▶ _Records supplied_:
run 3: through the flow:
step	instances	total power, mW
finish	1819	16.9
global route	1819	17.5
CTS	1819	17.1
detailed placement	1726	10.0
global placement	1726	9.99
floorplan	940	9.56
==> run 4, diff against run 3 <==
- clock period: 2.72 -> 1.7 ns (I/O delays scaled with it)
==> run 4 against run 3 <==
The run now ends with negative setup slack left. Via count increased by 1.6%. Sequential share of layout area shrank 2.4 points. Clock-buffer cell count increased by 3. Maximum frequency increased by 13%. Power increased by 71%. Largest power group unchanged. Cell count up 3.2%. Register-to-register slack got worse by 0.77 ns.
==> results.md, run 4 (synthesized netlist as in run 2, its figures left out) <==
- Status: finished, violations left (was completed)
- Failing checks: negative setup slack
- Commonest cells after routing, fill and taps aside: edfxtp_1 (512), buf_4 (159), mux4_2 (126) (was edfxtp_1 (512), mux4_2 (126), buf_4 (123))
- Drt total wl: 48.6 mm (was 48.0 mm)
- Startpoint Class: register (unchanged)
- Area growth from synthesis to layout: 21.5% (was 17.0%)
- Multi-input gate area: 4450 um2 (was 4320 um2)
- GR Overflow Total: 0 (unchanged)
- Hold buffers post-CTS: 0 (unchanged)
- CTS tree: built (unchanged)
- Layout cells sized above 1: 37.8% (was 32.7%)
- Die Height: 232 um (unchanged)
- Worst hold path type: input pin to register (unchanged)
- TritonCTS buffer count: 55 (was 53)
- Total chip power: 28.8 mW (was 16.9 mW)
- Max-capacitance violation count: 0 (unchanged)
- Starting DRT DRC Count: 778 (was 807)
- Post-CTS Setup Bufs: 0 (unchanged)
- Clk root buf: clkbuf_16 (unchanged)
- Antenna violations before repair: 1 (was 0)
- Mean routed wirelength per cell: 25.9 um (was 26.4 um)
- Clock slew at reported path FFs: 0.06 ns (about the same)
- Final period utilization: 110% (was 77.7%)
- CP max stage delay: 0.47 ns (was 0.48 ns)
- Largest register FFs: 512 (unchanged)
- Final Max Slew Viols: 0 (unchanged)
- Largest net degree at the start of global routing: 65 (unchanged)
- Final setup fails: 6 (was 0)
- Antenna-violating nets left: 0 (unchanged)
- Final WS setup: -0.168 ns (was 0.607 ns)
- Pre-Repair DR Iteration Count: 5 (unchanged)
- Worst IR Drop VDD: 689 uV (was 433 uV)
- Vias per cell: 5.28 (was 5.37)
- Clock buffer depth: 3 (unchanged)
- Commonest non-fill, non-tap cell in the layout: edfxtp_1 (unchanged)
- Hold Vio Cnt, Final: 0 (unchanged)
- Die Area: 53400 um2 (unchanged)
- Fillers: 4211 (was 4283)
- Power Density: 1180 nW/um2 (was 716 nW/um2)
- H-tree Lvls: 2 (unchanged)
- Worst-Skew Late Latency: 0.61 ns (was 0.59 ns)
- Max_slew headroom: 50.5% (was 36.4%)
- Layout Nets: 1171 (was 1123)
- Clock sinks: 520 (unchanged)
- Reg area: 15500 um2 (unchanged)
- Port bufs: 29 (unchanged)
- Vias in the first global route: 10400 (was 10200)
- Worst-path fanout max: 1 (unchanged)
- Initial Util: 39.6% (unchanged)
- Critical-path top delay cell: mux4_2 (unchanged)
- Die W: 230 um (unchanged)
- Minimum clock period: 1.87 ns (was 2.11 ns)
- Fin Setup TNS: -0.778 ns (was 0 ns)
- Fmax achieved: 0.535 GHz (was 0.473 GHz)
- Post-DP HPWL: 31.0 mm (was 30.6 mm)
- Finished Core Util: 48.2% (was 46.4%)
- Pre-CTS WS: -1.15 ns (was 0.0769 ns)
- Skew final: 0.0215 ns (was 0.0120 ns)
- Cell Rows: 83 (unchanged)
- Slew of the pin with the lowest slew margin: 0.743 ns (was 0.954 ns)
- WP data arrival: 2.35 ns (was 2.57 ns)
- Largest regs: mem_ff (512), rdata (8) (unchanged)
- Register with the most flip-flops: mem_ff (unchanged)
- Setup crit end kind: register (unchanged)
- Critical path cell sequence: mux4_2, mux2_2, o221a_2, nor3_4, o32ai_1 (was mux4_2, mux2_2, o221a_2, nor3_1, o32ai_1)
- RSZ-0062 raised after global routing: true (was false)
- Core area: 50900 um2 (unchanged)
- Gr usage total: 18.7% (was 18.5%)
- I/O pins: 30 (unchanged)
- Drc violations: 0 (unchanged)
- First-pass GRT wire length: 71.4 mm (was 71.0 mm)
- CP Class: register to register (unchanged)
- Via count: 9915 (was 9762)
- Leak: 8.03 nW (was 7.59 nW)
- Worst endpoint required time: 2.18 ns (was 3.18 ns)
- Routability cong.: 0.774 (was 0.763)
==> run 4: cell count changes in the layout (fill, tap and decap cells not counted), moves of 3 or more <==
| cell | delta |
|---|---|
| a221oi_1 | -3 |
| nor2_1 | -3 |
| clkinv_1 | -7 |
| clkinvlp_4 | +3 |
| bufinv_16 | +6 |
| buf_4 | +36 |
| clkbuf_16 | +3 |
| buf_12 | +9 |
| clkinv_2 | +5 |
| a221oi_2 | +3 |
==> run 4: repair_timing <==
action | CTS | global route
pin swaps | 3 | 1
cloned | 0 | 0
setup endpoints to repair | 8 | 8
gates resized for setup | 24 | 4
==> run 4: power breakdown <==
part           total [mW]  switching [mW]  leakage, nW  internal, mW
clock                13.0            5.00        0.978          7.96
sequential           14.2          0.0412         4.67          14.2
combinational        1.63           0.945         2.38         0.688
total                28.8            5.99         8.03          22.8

▶ _To do_:
All entries must come back exactly as they were written.

▶ _Written reply_:
run 3: through the flow:
step	instances	total power, mW
finish	1819	16.9
global route	1819	17.5
CTS	1819	17.1
detailed placement	1726	10.0
global placement	1726	9.99
floorplan	940	9.56
==> run 4, diff against run 3 <==
- clock period: 2.72 -> 1.7 ns (I/O delays scaled with it)
==> run 4 against run 3 <==
The run now ends with negative setup slack left. Via count increased by 1.6%. Sequential share of layout area shrank 2.4 points. Clock-buffer cell count increased by 3. Maximum frequency increased by 13%. Power increased by 71%. Largest power group unchanged. Cell count up 3.2%. Register-to-register slack got worse by 0.77 ns.
==> results.md, run 4 (synthesized netlist as in run 2, its figures left out) <==
- Status: finished, violations left (was completed)
- Failing checks: negative setup slack
- Commonest cells after routing, fill and taps aside: edfxtp_1 (512), buf_4 (159), mux4_2 (126) (was edfxtp_1 (512), mux4_2 (126), buf_4 (123))
- Drt total wl: 48.6 mm (was 48.0 mm)
- Startpoint Class: register (unchanged)
- Area growth from synthesis to layout: 21.5% (was 17.0%)
- Multi-input gate area: 4450 um2 (was 4320 um2)
- GR Overflow Total: 0 (unchanged)
- Hold buffers post-CTS: 0 (unchanged)
- CTS tree: built (unchanged)
- Layout cells sized above 1: 37.8% (was 32.7%)
- Die Height: 232 um (unchanged)
- Worst hold path type: input pin to register (unchanged)
- TritonCTS buffer count: 55 (was 53)
- Total chip power: 28.8 mW (was 16.9 mW)
- Max-capacitance violation count: 0 (unchanged)
- Starting DRT DRC Count: 778 (was 807)
- Post-CTS Setup Bufs: 0 (unchanged)
- Clk root buf: clkbuf_16 (unchanged)
- Antenna violations before repair: 1 (was 0)
- Mean routed wirelength per cell: 25.9 um (was 26.4 um)
- Clock slew at reported path FFs: 0.06 ns (about the same)
- Final period utilization: 110% (was 77.7%)
- CP max stage delay: 0.47 ns (was 0.48 ns)
- Largest register FFs: 512 (unchanged)
- Final Max Slew Viols: 0 (unchanged)
- Largest net degree at the start of global routing: 65 (unchanged)
- Final setup fails: 6 (was 0)
- Antenna-violating nets left: 0 (unchanged)
- Final WS setup: -0.168 ns (was 0.607 ns)
- Pre-Repair DR Iteration Count: 5 (unchanged)
- Worst IR Drop VDD: 689 uV (was 433 uV)
- Vias per cell: 5.28 (was 5.37)
- Clock buffer depth: 3 (unchanged)
- Commonest non-fill, non-tap cell in the layout: edfxtp_1 (unchanged)
- Hold Vio Cnt, Final: 0 (unchanged)
- Die Area: 53400 um2 (unchanged)
- Fillers: 4211 (was 4283)
- Power Density: 1180 nW/um2 (was 716 nW/um2)
- H-tree Lvls: 2 (unchanged)
- Worst-Skew Late Latency: 0.61 ns (was 0.59 ns)
- Max_slew headroom: 50.5% (was 36.4%)
- Layout Nets: 1171 (was 1123)
- Clock sinks: 520 (unchanged)
- Reg area: 15500 um2 (unchanged)
- Port bufs: 29 (unchanged)
- Vias in the first global route: 10400 (was 10200)
- Worst-path fanout max: 1 (unchanged)
- Initial Util: 39.6% (unchanged)
- Critical-path top delay cell: mux4_2 (unchanged)
- Die W: 230 um (unchanged)
- Minimum clock period: 1.87 ns (was 2.11 ns)
- Fin Setup TNS: -0.778 ns (was 0 ns)
- Fmax achieved: 0.535 GHz (was 0.473 GHz)
- Post-DP HPWL: 31.0 mm (was 30.6 mm)
- Finished Core Util: 48.2% (was 46.4%)
- Pre-CTS WS: -1.15 ns (was 0.0769 ns)
- Skew final: 0.0215 ns (was 0.0120 ns)
- Cell Rows: 83 (unchanged)
- Slew of the pin with the lowest slew margin: 0.743 ns (was 0.954 ns)
- WP data arrival: 2.35 ns (was 2.57 ns)
- Largest regs: mem_ff (512), rdata (8) (unchanged)
- Register with the most flip-flops: mem_ff (unchanged)
- Setup crit end kind: register (unchanged)
- Critical path cell sequence: mux4_2, mux2_2, o221a_2, nor3_4, o32ai_1 (was mux4_2, mux2_2, o221a_2, nor3_1, o32ai_1)
- RSZ-0062 raised after global routing: true (was false)
- Core area: 50900 um2 (unchanged)
- Gr usage total: 18.7% (was 18.5%)
- I/O pins: 30 (unchanged)
- Drc violations: 0 (unchanged)
- First-pass GRT wire length: 71.4 mm (was 71.0 mm)
- CP Class: register to register (unchanged)
- Via count: 9915 (was 9762)
- Leak: 8.03 nW (was 7.59 nW)
- Worst endpoint required time: 2.18 ns (was 3.18 ns)
- Routability cong.: 0.774 (was 0.763)
==> run 4: cell count changes in the layout (fill, tap and decap cells not counted), moves of 3 or more <==
| cell | delta |
|---|---|
| a221oi_1 | -3 |
| nor2_1 | -3 |
| clkinv_1 | -7 |
| clkinvlp_4 | +3 |
| bufinv_16 | +6 |
| buf_4 | +36 |
| clkbuf_16 | +3 |
| buf_12 | +9 |
| clkinv_2 | +5 |
| a221oi_2 | +3 |
==> run 4: repair_timing <==
action | CTS | global route
pin swaps | 3 | 1
cloned | 0 | 0
setup endpoints to repair | 8 | 8
gates resized for setup | 24 | 4
==> run 4: power breakdown <==
part           total [mW]  switching [mW]  leakage, nW  internal, mW
clock                13.0            5.00        0.978          7.96
sequential           14.2          0.0412         4.67          14.2
combinational        1.63           0.945         2.38         0.688
total                28.8            5.99         8.03          22.8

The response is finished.